## src/lmsa_pkg.sv

```systemverilog
// shared constants and types of the lumped mass scatter accumulator
package lmsa_pkg;

	localparam int NODE_COUNT  = 4096;
	localparam int NODE_W      = $clog2(NODE_COUNT);
	localparam int MAX_NODES   = 8;
	localparam int SLOT_W      = $clog2(MAX_NODES);
	localparam int CNT_W       = $clog2(MAX_NODES + 1);
	localparam int SHAPE_W     = 18;
	localparam int WEIGHT_W    = 20;
	localparam int DETJ_W      = 32;
	localparam int RHO_W       = 32;
	localparam int SUM_W       = 24;
	localparam int P_W         = 37;
	localparam int ACC_W       = 48;
	localparam int MASS_W      = 48;
	localparam int QUEUE_DEPTH = 4;
	localparam int QUEUE_AW    = $clog2(QUEUE_DEPTH);
	localparam int QUEUE_CW    = $clog2(QUEUE_DEPTH + 1);

	localparam logic [MASS_W-1:0]       MASS_MAX = {MASS_W{1'b1}};
	localparam logic signed [ACC_W-1:0] ACC_MAX  = {1'b0, {(ACC_W-1){1'b1}}};
	localparam logic signed [ACC_W-1:0] ACC_MIN  = {1'b1, {(ACC_W-1){1'b0}}};

	typedef struct packed {
		logic                      store;
		logic [SLOT_W-1:0]         slot;
		logic [NODE_W-1:0]         node;
		logic signed [SHAPE_W-1:0] shape;
		logic signed [P_W-1:0]     p;
		logic [RHO_W-1:0]          rho;
		logic                      end_point;
		logic                      end_elem;
		logic [CNT_W-1:0]          n;
	} cmd_t;

endpackage

```

## src/lmsa_queue.sv

```systemverilog
// short command queue between front and back
module lmsa_queue import lmsa_pkg::*; (
	input  logic clk,
	input  logic arst_n,
	input  logic push,
	input  cmd_t push_cmd,
	output logic full,
	input  logic pop,
	output logic head_valid,
	output cmd_t head
);
	cmd_t                mem_q [QUEUE_DEPTH];
	logic [QUEUE_AW-1:0] wr_q;
	logic [QUEUE_AW-1:0] rd_q;
	logic [QUEUE_CW-1:0] cnt_q;

	assign full       = cnt_q == QUEUE_CW'(QUEUE_DEPTH);
	assign head_valid = cnt_q != '0;
	assign head       = mem_q[rd_q];

	always_ff @(posedge clk) begin
		if (push) begin
			mem_q[wr_q] <= push_cmd;
		end
	end

	always_ff @(posedge clk or negedge arst_n) begin
		if (!arst_n) begin
			wr_q  <= '0;
			rd_q  <= '0;
			cnt_q <= '0;
		end else begin
			if (push) begin
				wr_q <= QUEUE_AW'(wr_q + 1'b1);
			end
			if (pop) begin
				rd_q <= QUEUE_AW'(rd_q + 1'b1);
			end
			if (push && !pop) begin
				cnt_q <= QUEUE_CW'(cnt_q + 1'b1);
			end else if (pop && !push) begin
				cnt_q <= QUEUE_CW'(cnt_q - 1'b1);
			end
		end
	end
endmodule

```

## config.mk

```make
export PLATFORM = sky130hd
export DESIGN_NAME = lmsa_queue
export DESIGN_NICKNAME = d
export VERILOG_FILES = /design/src/lmsa_pkg.sv /design/src/lmsa_queue.sv
export SDC_FILE = /design/constraint.sdc
export NUM_CORES = 1
export LEC_CHECK = 0
export BUFFER_PORTS_ARGS = -buffer_cell sky130_fd_sc_hd__buf_2
export CORE_MARGIN = 2
export CORE_UTILIZATION = 30
export CTS_BUF_LIST = sky130_fd_sc_hd__clkbuf_16
export DETAILED_ROUTE_END_ITERATION = 8
export GPL_TIMING_DRIVEN = 0
export PLACE_DENSITY_LB_ADDON = 0.12
export SYNTH_ARGS = -nofsm -noshare
export SYNTH_HDL_FRONTEND = slang
export SYNTH_SLANG_ARGS = --single-unit
```

## constraint.sdc

```tcl
create_clock -name clk -period 3.63 [get_ports clk]
set_clock_uncertainty 0.05 [all_clocks]
set_input_delay 0.9075 -clock clk [delete_from_list [all_inputs] [get_ports clk]]
set_output_delay 0.9075 -clock clk [all_outputs]
set_load 0.02 [all_outputs]
```

==> results of run 1 <==
layer usage:
layer	vias up	global-route usage
li1	3175	-
met1	3780	0.164
met2	174	0.204
met3	64	0.0378
met4	4	0.0380
met5	-	0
※
INSTRUCTIONS TO FOLLOW
This exercise needs every line of the listing that contains the word "usage".

RESPONSE AREA
layer usage:
layer	vias up	global-route usage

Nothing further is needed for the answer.